We develop a Maximum-Entropy based inverse modeling approach to connect population fitness with single-cell metabolic variability, providing new insights into bacterial metabolic strategies.

Findings

Fitness and variability approach theoretical bounds in rich media

Metabolic heterogeneity is shaped by a trade-off with growth

Population-level optimization influences bacterial metabolic behavior

Abstract

Despite major environmental and genetic differences, microbial metabolic networks are known to generate consistent physiological outcomes across vastly different organisms. This remarkable robustness suggests that, at least in bacteria, metabolic activity may be guided by universal principles.
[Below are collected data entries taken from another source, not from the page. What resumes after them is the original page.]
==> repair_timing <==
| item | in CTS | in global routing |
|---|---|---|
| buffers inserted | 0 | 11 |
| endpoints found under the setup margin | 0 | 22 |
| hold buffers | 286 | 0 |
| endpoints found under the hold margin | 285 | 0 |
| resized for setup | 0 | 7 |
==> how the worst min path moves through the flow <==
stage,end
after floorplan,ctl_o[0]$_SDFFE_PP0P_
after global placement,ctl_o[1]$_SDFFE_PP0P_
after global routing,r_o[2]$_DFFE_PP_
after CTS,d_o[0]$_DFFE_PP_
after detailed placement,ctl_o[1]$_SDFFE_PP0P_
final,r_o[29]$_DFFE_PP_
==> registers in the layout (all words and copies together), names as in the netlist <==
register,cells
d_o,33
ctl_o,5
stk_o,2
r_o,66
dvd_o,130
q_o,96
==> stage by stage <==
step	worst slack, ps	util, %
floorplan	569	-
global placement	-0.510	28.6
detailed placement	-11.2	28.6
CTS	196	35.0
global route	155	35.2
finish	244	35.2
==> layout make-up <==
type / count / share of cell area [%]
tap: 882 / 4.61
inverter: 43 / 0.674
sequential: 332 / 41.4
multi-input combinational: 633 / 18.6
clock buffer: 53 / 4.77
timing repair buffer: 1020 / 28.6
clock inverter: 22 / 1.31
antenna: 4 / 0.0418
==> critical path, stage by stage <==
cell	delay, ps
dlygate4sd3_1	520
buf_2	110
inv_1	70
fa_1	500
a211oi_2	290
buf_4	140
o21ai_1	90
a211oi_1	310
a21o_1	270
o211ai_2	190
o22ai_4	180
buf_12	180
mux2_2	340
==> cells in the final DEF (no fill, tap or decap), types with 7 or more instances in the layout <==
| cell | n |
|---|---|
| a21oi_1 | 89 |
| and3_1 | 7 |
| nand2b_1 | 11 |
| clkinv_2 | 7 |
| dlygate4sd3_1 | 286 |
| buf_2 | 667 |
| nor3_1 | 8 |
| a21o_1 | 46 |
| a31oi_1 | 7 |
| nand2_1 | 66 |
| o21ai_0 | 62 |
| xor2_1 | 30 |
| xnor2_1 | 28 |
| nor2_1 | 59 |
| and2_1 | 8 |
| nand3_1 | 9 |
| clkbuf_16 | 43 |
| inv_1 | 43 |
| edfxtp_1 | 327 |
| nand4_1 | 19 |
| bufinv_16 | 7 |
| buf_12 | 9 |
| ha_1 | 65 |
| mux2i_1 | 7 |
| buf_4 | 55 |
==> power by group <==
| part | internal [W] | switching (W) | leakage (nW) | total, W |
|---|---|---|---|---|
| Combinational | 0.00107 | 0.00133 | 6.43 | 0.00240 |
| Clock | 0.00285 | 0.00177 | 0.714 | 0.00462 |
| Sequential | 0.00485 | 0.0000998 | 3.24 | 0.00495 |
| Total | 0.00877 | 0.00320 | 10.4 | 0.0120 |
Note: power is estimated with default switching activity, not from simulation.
==> src/line_pair_intersection_defines.svh <==
// Assertion macros for the line pair intersection block.
// Used by the top level; expects clk and rst in scope.
`ifndef LINE_PAIR_INTERSECTION_DEFINES_SVH
`define LINE_PAIR_INTERSECTION_DEFINES_SVH

`ifndef NO_ASSERTIONS
`define LPI_ASSERT_IMPL(lbl, ante, cons, msg) \
  lbl: assert property (@(posedge clk) disable iff (rst) (ante) |-> (cons)) else $error(msg);
`define LPI_ASSERT_NEXT(lbl, ante, cons, msg) \
  lbl: assert property (@(posedge clk) disable iff (rst) (ante) |=> (cons)) else $error(msg);
`define LPI_ASSERT_RST(lbl, cons, msg) \
  lbl: assert property (@(posedge clk) rst |=> (cons)) else $error(msg);
`else
`define LPI_ASSERT_IMPL(lbl, ante, cons, msg)
`define LPI_ASSERT_NEXT(lbl, ante, cons, msg)
`define LPI_ASSERT_RST(lbl, cons, msg)
`endif

`endif

==> src/lpi_pkg.sv <==
// Shared types and constants for the line pair intersection block.
// No dependencies.
`timescale 1ns / 1ps
package lpi_pkg;
  localparam int OUT_BITS = 48;

  localparam logic [1:0] REL_POINT      = 2'd0;
  localparam logic [1:0] REL_COINCIDENT = 2'd1;
  localparam logic [1:0] REL_PARALLEL   = 2'd2;

  typedef struct packed {
    logic       valid;
    logic [1:0] rel;
    logic       neg_x;
    logic       neg_y;
  } lpi_ctl_t;
endpackage

==> src/lpi_round.sv <==
// Rounding, saturation, sign and output register.
// Depends on lpi_pkg.
`timescale 1ns / 1ps
module lpi_round import lpi_pkg::*; #(
  parameter int DM = 33
) (
  input  logic                       clk,
  input  logic                       rst,
  input  lpi_ctl_t                   ctl_i,
  input  logic [DM-1:0]              d_i,
  input  logic [DM-1:0]              r_i   [2],
  input  logic [OUT_BITS-1:0]        q_i   [2],
  input  logic                       stk_i [2],
  input  logic                       out_ready,
  output logic                       adv,
  output logic                       out_valid,
  output logic [1:0]                 relation,
  output logic signed [OUT_BITS-1:0] cross_x,
  output logic signed [OUT_BITS-1:0] cross_y,
  output logic                       saturated
);
  logic                neg  [2];
  logic                rb   [2];
  logic [OUT_BITS:0]   qr   [2];
  logic [OUT_BITS:0]   lim  [2];
  logic                sat  [2];
  logic [OUT_BITS-1:0] mag  [2];
  logic [OUT_BITS-1:0] val  [2];
  logic                point;

  assign adv   = !out_valid || out_ready;
  assign neg[0] = ctl_i.neg_x;
  assign neg[1] = ctl_i.neg_y;
  assign point = (ctl_i.rel == REL_POINT);

  always_comb begin
    for (int k = 0; k < 2; k++) begin
      rb[k]  = {r_i[k], 1'b0} >= {1'b0, d_i};
      qr[k]  = {1'b0, q_i[k]} + (OUT_BITS + 1)'(rb[k]);
      lim[k] = {1'b0, neg[k], {(OUT_BITS - 1){~neg[k]}}};
      sat[k] = stk_i[k] | (qr[k] > lim[k]);
      mag[k] = sat[k] ? lim[k][OUT_BITS-1:0] : qr[k][OUT_BITS-1:0];
      val[k] = neg[k] ? -mag[k] : mag[k];
    end
  end

  always_ff @(posedge clk) begin
    if (rst) begin
      out_valid <= 1'b0;
    end else if (adv) begin
      out_valid <= ctl_i.valid;
    end
  end

  always_ff @(posedge clk) begin
    if (adv) begin
      relation  <= ctl_i.rel;
      cross_x   <= point ? val[0] : '0;
      cross_y   <= point ? val[1] : '0;
      saturated <= point & (sat[0] | sat[1]);
    end
  end
endmodule

==> config.mk <==
export PLATFORM = sky130hd
export DESIGN_NAME = lpi_round
export DESIGN_NICKNAME = d
export VERILOG_FILES = /design/src/line_pair_intersection_defines.svh /design/src/lpi_pkg.sv /design/src/lpi_round.sv
export SDC_FILE = /design/constraint.sdc
export NUM_CORES = 1
export LEC_CHECK = 0
export CORE_UTILIZATION = 25
export DETAILED_ROUTE_END_ITERATION = 6
export DONT_BUFFER_PORTS = 1
export GPL_ROUTABILITY_DRIVEN = 0
export HOLD_SLACK_MARGIN = 0.08
export PLACE_DENSITY_LB_ADDON = 0.25
export SLEW_MARGIN = 0
export SYNTH_ARGS = -nofsm -noshare
export SYNTH_HDL_FRONTEND = slang
export SYNTH_SLANG_ARGS = --single-unit
export TNS_END_PERCENT = 10
==> constraint.sdc <==
create_clock -name clk -period 11.6 [get_ports clk]
set_input_delay 3.48 -clock clk [delete_from_list [all_inputs] [get_ports clk]]
set_output_delay 3.48 -clock clk [all_outputs]
set_load 0.02 [all_outputs]
======== Word-level counts from Yosys, hierarchy flattened ========
Cells that the tools add are included.
storage, ports and cells
  register bits ........................... 100
  output and inout bits ................... 101
  logic and storage cells ................. 26
operators by class
  $add $sub $neg .......................... 4
  $lt $le $gt $ge ......................... 4
  mux-type cells .......................... 4
  bitwise logic cells ..................... 6
  reduce and logical (&&, ||, !) cells .... 3
operators by type and width
  kind                number
  $mux W48            4
  $add A48 B1 Y49     2
  $gt A49 B48 Y1      2
  $neg A48 Y48        2
  $ge A34 B33 Y1      2
  $or A1 B1 Y1        3
  $logic_not A2 Y1    1
  $not A1 Y1          2
  $and A1 B1 Y1       1
  $logic_not A1 Y1    1
  $logic_or A1 B1 Y1  1

======== Logic depth before layout (Yosys ltp) ========
Gate-level depths: netlist of run 1.
  depth after elaboration ................. 7
  depth in mapped cells ................... 43

======== Least setup slack after synthesis of run 1 ========
No wires, ideal clock.
  path kind ............................... input-to-reg
  start point ............................. input port d_i[1]
  end point ............................... register cross_x[46] (data pin)
  setup time .............................. 0.167 ns
  data arrival time ....................... 11.793 ns
  data required time ...................... 11.433 ns
  path slack .............................. -0.360 ns
  cell stages on the path ................. 42
  buffers on the path ..................... 5
  path through ............................ inv_1 ha_1 nor2b_1 o21a_1 o21a_1 o21a_1 o21a_1 o21ai_0 a21oi_1 nor3_1 o21ai_0 a21o_1 ha_1 ha_1 and4_1 clkbuf_1 and4_1 clkbuf_1 [... 6 more ...] a221oi_1 o21ai_0 a2111oi_0 o21a_1 clkbuf_1 clkbuf_1 nor2_1 a21oi_1 ha_1 clkbuf_1 inv_1 a211oi_1 o2111ai_1 or4_1 a21oi_1 o221ai_1 a31o_2 a211oi_1
between the ends
  word-level cells in the longest chain between the ends .. 7
RTL lines
  element               RTL line         source
  start, declared       lpi_round.sv:10  input logic [DM-1:0] d_i,
  $ge A34 B33 Y1 *      lpi_round.sv:38  rb[k] = {r_i[k], 1'b0} >= {1'b0, d_i};
  $add A48 B1 Y49 *     lpi_round.sv:39  qr[k] = {1'b0, q_i[k]} + (OUT_BITS + 1)'(rb[k]);
  $gt A49 B48 Y1        lpi_round.sv:41  sat[k] = stk_i[k] | (qr[k] > lim[k]);
  $or A1 B1 Y1          lpi_round.sv:41
  $mux W48 *            lpi_round.sv:42  mag[k] = sat[k] ? lim[k][OUT_BITS-1:0] : qr[k][OUT_BITS-1:0];
  $neg A48 Y48          lpi_round.sv:43  val[k] = neg[k] ? -mag[k] : mag[k];
  $mux W48 *            lpi_round.sv:43
  end signal, assigned  lpi_round.sv:58  cross_x <= point ? val[0] : '0;
  end, declared         lpi_round.sv:18  output logic signed [OUT_BITS-1:0] cross_x,
Every way passes the cells marked *; elsewhere a longest branch is shown, timed or not.
A chain may end at the register's enable or synchronous reset.

======== Final worst setup path of run 1 ========
  start point ............................. input port d_i[11]
  end point ............................... register cross_x[46] (data pin)
Same word-level chain as after synthesis.

==> results.sh, run 1 <==
export IMPL_r2r_slack_ps=9320
export IMPL_via_count=13815
export IMPL_skew_ps=10.8
export IMPL_crit_start="d_i[11]"
export IMPL_fp_dieW_um=236
export IMPL_wl_met1_um=22800
export IMPL_ioPinCount=306
export IMPL_cp_common_cell="ha_1"
export IMPL_dr_pass1_iters=5
export IMPL_antenna_found_initial=1
export IMPL_synth_edf_count=99
export IMPL_route_met3_wl_um=3400
export IMPL_cts_tree="built"
export IMPL_cts_made_buffers=9
export IMPL_top_layer_used="met4"
export IMPL_ys_ff_latch=100
export IMPL_grt_pass1_wl_um=81300
export IMPL_synth_nets=2113
export IMPL_netlist_area_um2=13700
export IMPL_syn_area_per_cell_um2=7.88
export IMPL_min_from="out_valid"
export IMPL_r2r_start="out_valid"
export IMPL_post_drt_via_cell_ratio=5.59
export IMPL_fin_util_pct=28.6
export IMPL_clock_sinks=100
export IMPL_crit_slowest_cell="or4_1"
export IMPL_final_nets=2140
export IMPL_worstMarginPinSlew_ps=1050
export IMPL_ir_drop_mv=0.0751
export IMPL_drt_iter0_markers=1104
export IMPL_port_buffers=0
export IMPL_synthFlopType="edfxtp_1"
export IMPL_cp_max_fo=10
export IMPL_rr_endpoint="cross_x[29]"
export IMPL_die_h_um=236
export IMPL_setup_viol_count_final=0
export IMPL_power_w=0.00120
export IMPL_arrival_ps=11380
export IMPL_synth_top_cell_area_share_pct=21.7
export IMPL_status="complete, no violations"
export IMPL_std_cell_rows=85
export IMPL_drc=0
export IMPL_wl_met2_um=26700
export IMPL_drv_slew=0
export IMPL_dpl_hpwl_um=43500
export IMPL_postLayoutCellArea_um2=15400
export IMPL_wl_um=54400
export IMPL_maxCapViolations=0
export IMPL_clockBufferDepth=2
export IMPL_grt_total_usage_pct=18.9
export IMPL_critPathCaptureType="flop"
export IMPL_floorplan_initialDensity_pct=25.4
export IMPL_cellLeakagePower_nw=6.04
export IMPL_overflow=0
export IMPL_hold_path_class="reg -> reg"
export IMPL_synthesis_instances=1742
export IMPL_layout_drive_gt1_share_pct=11.0
export IMPL_ys_warn_count=0
export IMPL_max_freq_mhz=89.5
export IMPL_synth_top_cell_by_area="edfxtp_1"
export IMPL_rsz0062_at_grt="true"
export IMPL_finalCritPeriodShare_pct=96.3
export IMPL_period_needed_ps=11170
export IMPL_area_growth_pct=12.5
export IMPL_reg2reg_depth=3
export IMPL_cp_slowest_stage_delay_ps=480
export IMPL_grt_max_degree=116
export IMPL_clk_pin_slew_ps=70
export IMPL_drtAntennaViolNets=0
export IMPL_drt_wirelength_per_cell_um=22.0
export IMPL_dieArea_um2=55800
export IMPL_critPathLaunchType="input port"
export IMPL_clk_latency_ps=380
export IMPL_htreeDepth=3
export IMPL_slew_headroom_pct=29.8
export IMPL_critical_path_class="in -> reg"
export IMPL_synth_cell_types=90
export IMPL_power_density_nw_per_um2=77.7
export IMPL_grt_pass1_vias=13120
export IMPL_dpl_cell_area_um2=15000
export IMPL_hold_viol_final=0
export IMPL_synth_area_leaders="edfxtp_1, ha_1, a21oi_1"
export IMPL_cts_root_buf="clkbuf_16"
export IMPL_cp_required_ps=11800
export IMPL_ys_seq_area_share_pct=21.8
export IMPL_min_path_cells=2
export IMPL_min_to="cross_y[33]"
export IMPL_core_area_um2=54000
export IMPL_async_reset_ff_share_pct=0
[report_power, final]
group / total [W] / switching, W / leakage [nW] / internal [W]
registers: 0.000497 / 0.0000605 / 1.13 / 0.000436
clock network: 0.000322 / 0.000154 / 0.136 / 0.000168
logic: 0.000381 / 0.000234 / 4.78 / 0.000147
total: 0.00120 / 0.000449 / 6.04 / 0.000751
[synthesized netlist by cell type (15+ instances only)]
| library cell | count |
|---|---|
| nand4_1 | 71 |
| a21oi_1 | 145 |
| a211oi_1 | 19 |
| nor3_1 | 76 |
| xor2_1 | 39 |
| nand3_1 | 102 |
| xnor2_1 | 70 |
| nand2_1 | 133 |
| nor4_1 | 38 |
| clkbuf_1 | 57 |
| or4_1 | 15 |
| o21a_1 | 18 |
| and4_1 | 17 |
| ha_1 | 166 |
| a21o_1 | 32 |
| o21ai_0 | 94 |
| inv_1 | 110 |
| mux2i_1 | 23 |
| nor2_1 | 114 |
| edfxtp_1 | 99 |
| and3_1 | 25 |
[how the worst max path moves through the flow]
stage | end | depth (start not counted)
finish | cross_x[46] | 36
global route | cross_y[32] | 41
floorplan | cross_x[46] | 42
CTS | cross_y[32] | 41
global placement | cross_x[46] | 36
detailed placement | cross_y[32] | 41
[kinds of logic after synthesis]
kind of cell / Yosys count / share of synthesized area, %
adder cells (fa/ha/maj): 166 / 15.1
buffers and inverters: 198 / 6.25
multiplexers: 26 / 1.92
AO/OA/AOI/OAI: 439 / 20.2
XOR/XNOR: 110 / 7.08
flip-flops: 100 / 21.8
AND/OR/NAND/NOR: 703 / 27.6
[critical path, delay by kind of cell]
kind / cells / cell delay, ps
AOI/OAI and AO/OA: 19 / 4420
xor gates and xnor gates: 1 / 300
adders and majority gates: 4 / 1030
buffers and inverters: 6 / 810
and+or+nand+nor: 6 / 1300
[cell type report]
| cell class | count | area [um2] |
|---|---|---|
| antenna | 1 | 2.50 |
| clock buffer | 10 | 229 |
| clock inverter | 6 | 63.8 |
| fill | 5805 | 38600 |
| inverter | 111 | 417 |
| multi-input combinational | 1444 | 10100 |
| sequential | 100 | 2990 |
| tap | 696 | 871 |
| timing repair buffer | 103 | 773 |
[through the flow]
step                      hold slack (ps)  TNS [ps]  setup slack, ps  std cells
final                                1240         0              426       2471
after global routing                 1320     -41.1            -40.2       2471
after CTS                            1300         0             59.8       2467
after detailed placement             1280     -2910             -331       2451
after global placement               1280      -459             -175       2451
after floorplan                      2850         0             6.73       1742
[metal layers]
metal | vias to the layer above | track usage [%]
li1 | 6655 | -
met1 | 6599 | 23.2
met2 | 480 | 33.0
met3 | 81 | 3.83
met4 | 0 | 5.57
met5 | - | 0
[sequential cells by signal, indices dropped and copies added, names as in the netlist]
register,count
cross_x,48
cross_y,48
relation,2
out_valid,1
saturated,1
[layout by cell type (no fill, tap or decap), types with 12 or more instances in the layout]
master,count
nand3_1,102
o211ai_1,14
ha_1,164
xor2_1,38
o21ai_0,92
inv_1,109
nand2b_1,12
nor3_1,73
and3_1,24
xnor2_1,64
a21oi_1,145
edfxtp_1,99
nand4_1,71
a21o_1,32
a211oi_1,18
a31oi_1,14
mux2i_1,23
o21a_1,16
buf_4,103
or4_1,14
o31ai_1,13
and4_1,16
nand2_1,132
nor2b_1,12
nor4_1,30
nor2_1,111
[repair_timing]
action	4_1_cts	5_1_grt
endpoints found under the setup margin	0	23
gates resized for setup	0	35
hold buffers	0	0
setup buffers	0	3
Power figures use the tool's default switching activity.
==> run 2, diff against run 1 <==
--- a/config.mk
+++ b/config.mk
@@ -5,7 +5,7 @@
 export SDC_FILE = /design/constraint.sdc
 export NUM_CORES = 1
 export LEC_CHECK = 0
-export CORE_UTILIZATION = 25
+export CORE_UTILIZATION = 31
 export DETAILED_ROUTE_END_ITERATION = 6
 export DONT_BUFFER_PORTS = 1
 export GPL_ROUTABILITY_DRIVEN = 0
==> results.sh, run 2 (same netlist as run 1, synthesis figures left out) <==
export IMPL_status="complete, no violations"
export IMPL_area_growth_pct=10.0
export IMPL_wl_um=49600
export IMPL_post_drt_via_cell_ratio=5.84
export IMPL_ctsHoldBuffers=0
export IMPL_port_buffers=0
export IMPL_finalSetupTns_ps=0
export IMPL_slew_headroom_pct=29.0
export IMPL_critical_path_class="in -> reg"
export IMPL_clockBufferDepth=2
export IMPL_hold_path_class="reg -> reg"
export IMPL_layout_commonest_cell="ha_1"
export IMPL_ioPinCount=306
export IMPL_dr_pass1_iters=5
export IMPL_cellLeakagePower_nw=5.96
export IMPL_period_needed_ps=10910
export IMPL_cp_max_fo=8
export IMPL_mostFrequentLayoutCells="ha_1, a21oi_1, nand2_1, nor2_1, inv_1"
export IMPL_layout_drive_gt1_share_pct=9.08
export IMPL_maxCapViolations=0
export IMPL_crit_buf_inv=5
export IMPL_cts_root_buf="clkbuf_16"
export IMPL_diodes=0
export IMPL_clock_sinks=100
export IMPL_drv_slew=0
export IMPL_drc=0
export IMPL_via_count=13698
export IMPL_rsz0062_at_grt="false"
export IMPL_dpl_hpwl_um=39300
export IMPL_cts_made_buffers=9
export IMPL_grt_pass1_wl_um=75100
export IMPL_antenna_found_initial=0
export IMPL_setup_viol_count_final=0
export IMPL_worstMarginPinSlew_ps=1060
export IMPL_skew_ps=18.8
export IMPL_power_w=0.00122
export IMPL_std_cell_rows=76
export IMPL_final_nets=2128
export IMPL_power_density_nw_per_um2=80.5
export IMPL_clk_latency_ps=390
export IMPL_hold_viol_final=0
export IMPL_overflow=0
export IMPL_critPathTopFamily="compound AO/OA/AOI/OAI gates"
export IMPL_grt_max_degree=116
export IMPL_reg_largest_list="cross_x (48), cross_y (48), relation (2)"
export IMPL_drt_wirelength_per_cell_um=21.1
export IMPL_max_freq_mhz=91.7
export IMPL_critPathLaunchType="input port"
export IMPL_finalCritPeriodShare_pct=94.0
export IMPL_ir_drop_mv=0.0909
export IMPL_cts_setup_buffers=0
export IMPL_die_h_um=212
export IMPL_critPathCaptureType="flop"
export IMPL_dieArea_um2=45100
export IMPL_drtAntennaViolNets=0
export IMPL_core_area_um2=43400
export IMPL_cts_tree="built"
export IMPL_grt_pass1_vias=12921
export IMPL_floorplan_initialDensity_pct=31.6
export IMPL_arrival_ps=11080
export IMPL_cp_required_ps=11770
export IMPL_htreeDepth=3
export IMPL_fp_dieW_um=212
export IMPL_grt_total_usage_pct=21.5
export IMPL_cp_slowest_stage_delay_ps=320
export IMPL_clk_pin_slew_ps=70
export IMPL_crit_slowest_cell="ha_1"
export IMPL_drt_iter0_markers=1217
-- run 2: area by class of cell --
type | instances | area (um2)
timing repair buffer | 91 | 683
multi-input combinational | 1444 | 9960
tap | 585 | 732
clock inverter | 5 | 82.6
sequential | 100 | 2990
clock buffer | 11 | 233
fill | 4647 | 28300
inverter | 111 | 417
-- run 2: timing repair --
| action | in CTS | in global routing |
|---|---|---|
| setup endpoints to repair | 0 | 18 |
| resized for setup | 0 | 11 |
| hold endpoints to repair | 0 | 0 |
-- run 2: final timing paths --
| kind | end | slack [ps] | startpoint | cells past startpoint |
|---|---|---|---|---|
| setup / recovery | cross_y[42] | 690 | d_i[1] | 43 |
| hold / removal | out_valid | 1000 | out_valid | 2 |
| setup reg to reg | cross_y[3] | 9470 | out_valid | 2 |
| hold reg to reg | out_valid | 1000 | out_valid | 2 |
-- run 2: routing by layer --
| layer | share of wire [%] | track usage [%] | vias to the layer above |
|---|---|---|---|
| met3 | 8.1 | 5.48 | 70 |
| met1 | 43 | 27.3 | 6455 |
| li1 | - | - | 6637 |
| met4 | 2.1 | 5.61 | 0 |
| met5 | 0 | 0 | - |
| met2 | 47 | 35.9 | 536 |
-- run 2: worst register-to-register path, cell delays in order, from the launching register on --
cell and delay [ps]:
dfxtp_1 390, nand2b_4 430, buf_4 780
-- run 2: power by group --
group          total [W]  leakage (nW)  internal, W  switching (W)
combinational   0.000372          4.68     0.000143       0.000229
sequential      0.000493          1.13     0.000436      0.0000569
clock           0.000349         0.155     0.000191       0.000159
total            0.00122          5.96     0.000771       0.000444
-- run 2: through the flow --
step	std cells	utilization [%]	hold slack, ps	worst slack (ps)	cell area, um2
after CTS	2347	34.7	1020	353	15000
after global placement	2331	34.0	995	235	14700
after detailed placement	2331	34.0	1010	-19.0	14700
final	2347	34.8	998	691	15100
after global routing	2347	34.8	1080	34.6	15100
after floorplan	1742	-	2850	6.73	13700
==> run 3, diff against run 2 <==
--- a/config.mk
+++ b/config.mk
@@ -6,6 +6,7 @@
 export NUM_CORES = 1
 export LEC_CHECK = 0
 export CORE_UTILIZATION = 31
+export CTS_BUF_LIST = sky130_fd_sc_hd__clkbuf_8
 export DETAILED_ROUTE_END_ITERATION = 6
 export DONT_BUFFER_PORTS = 1
 export GPL_ROUTABILITY_DRIVEN = 0
==> results.sh, run 3 (same netlist as run 1, synthesis figures left out) <==
export IMPL_grt_pass1_wl_um=75000
export IMPL_hold_viol_final=0
export IMPL_drtAntennaViolNets=0
export IMPL_overflow=0
export IMPL_rsz0062_at_grt="false"
export IMPL_finalCritPeriodShare_pct=94.3
export IMPL_dp_slack_ps=-19.0
export IMPL_critPathCaptureType="flop"
export IMPL_reg2reg_depth=2
export IMPL_maxCapViolations=0
export IMPL_dr_pass1_iters=5
export IMPL_critPathLaunchType="input port"
export IMPL_fin_util_pct=34.5
export IMPL_clk_pin_slew_ps=120
export IMPL_die_h_um=212
export IMPL_cp_slowest_stage_delay_ps=500
export IMPL_fin_ws_ps=664
export IMPL_core_area_um2=43400
export IMPL_grt_pass1_vias=12915
export IMPL_setup_viol_count_final=0
export IMPL_drc=0
export IMPL_cp_required_ps=11870
export IMPL_final_nets=2128
export IMPL_grt_total_usage_pct=21.5
export IMPL_std_cell_rows=76
export IMPL_cts_root_buf="clkbuf_8"
export IMPL_period_needed_ps=10940
export IMPL_cts_made_buffers=9
export IMPL_power_density_nw_per_um2=75.8
export IMPL_port_buffers=0
export IMPL_antenna_found_initial=0
export IMPL_status="complete, no violations"
export IMPL_arrival_ps=11210
export IMPL_via_count=13671
export IMPL_cp_common_cell="ha_1"
export IMPL_wl_um=49500
export IMPL_area_growth_pct=9.16
export IMPL_dpl_hpwl_um=39300
export IMPL_worstMarginPinSlew_ps=1080
export IMPL_drt_wirelength_per_cell_um=21.1
export IMPL_drt_iter0_markers=1239
export IMPL_slew_headroom_pct=27.6
export IMPL_cp_max_fo=7
export IMPL_ir_drop_mv=0.0654
export IMPL_min_path_cells=2
export IMPL_fp_dieW_um=212
export IMPL_layout_commonest_cell="ha_1"
export IMPL_reg_largest_list="cross_x (48), cross_y (48), relation (2)"
export IMPL_drv_slew=0
export IMPL_floorplan_initialDensity_pct=31.6
export IMPL_ctsHoldBuffers=0
export IMPL_cellLeakagePower_nw=5.91
export IMPL_ioPinCount=306
export IMPL_post_drt_via_cell_ratio=5.82
export IMPL_cts_tree="built"
export IMPL_clk_latency_ps=450
export IMPL_crit_slowest_cell="or4_1"
export IMPL_clockBufferDepth=2
export IMPL_skew_ps=29.3
export IMPL_hold_path_class="reg -> reg"
export IMPL_mostFrequentLayoutCells="ha_1, a21oi_1, nand2_1, nor2_1, inv_1"
export IMPL_grt_max_degree=116
export IMPL_max_freq_mhz=91.4
export IMPL_clock_sinks=100
export IMPL_critical_path_class="in -> reg"
export IMPL_htreeDepth=3
export IMPL_layout_drive_gt1_share_pct=8.97
export IMPL_dieArea_um2=45100
## run 3: cell types whose count changed in the layout (fill, tap and decap cells not counted)
| cell | before | now |
|---|---|---|
| clkbuf_1 | 2 | 0 |
| inv_1 | 110 | 112 |
| clkbuf_16 | 9 | 0 |
| a2111oi_2 | 1 | 0 |
| nor4_2 | 2 | 1 |
| a2111oi_0 | 0 | 1 |
| nor3_2 | 1 | 2 |
| clkbuf_8 | 0 | 9 |
| diode_2 | 0 | 1 |
| nor3_4 | 2 | 1 |
| nor4_1 | 36 | 37 |
## run 3: final timing paths
path	from	end	slack [ps]
min reg2reg	out_valid	out_valid	1000
min	out_valid	out_valid	1000
max reg2reg	out_valid	cross_y[3]	9470
max	d_i[11]	cross_x[46]	660
## run 3: layout make-up
cell class	instances	area, um2
diodes	1	2.50
flip-flops and latches	100	2990
well taps	585	732
inverters	111	417
fillers	4661	28400
repair buffers	91	683
multi-input cells	1444	9940
clock buffers	9	124
clock inverters	7	90.1
## run 3: critical path, delay by kind of cell
kind / cells / cell delay [ps]
XOR/XNOR: 1 / 390
buffers and inverters: 5 / 520
adder cells (fa/ha/maj): 5 / 1270
AND/OR/NAND/NOR: 6 / 1240
AO/OA/AOI/OAI: 19 / 4300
The constrained optimization of evolutionarily-motivated objective functions like the growth rate has emerged as the key theoretical assumption for the study of bacterial metabolism. While conceptually and practically useful in many situations, the idea that certain functions are optimized is hard to validate in data. Moreover, it is not always clear how optimality can be reconciled with the high degree of single-cell variability observed in experiments within microbial populations. To shed light on these issues, we develop an inverse modeling framework that connects the fitness of a population of cells (represented by the mean single-cell growth rate) to the underlying metabolic variability through the Maximum-Entropy inference of the distribution of metabolic phenotypes from data. While no clear objective function emerges, we find that, as the medium gets richer, the fitness and inferred variability for Escherichia coli populations follow and slowly approach the theoretically optimal bound defined by minimal reduction of variability at given fitness. These results suggest that bacterial metabolism may be crucially shaped by a population-level trade-off between growth and heterogeneity.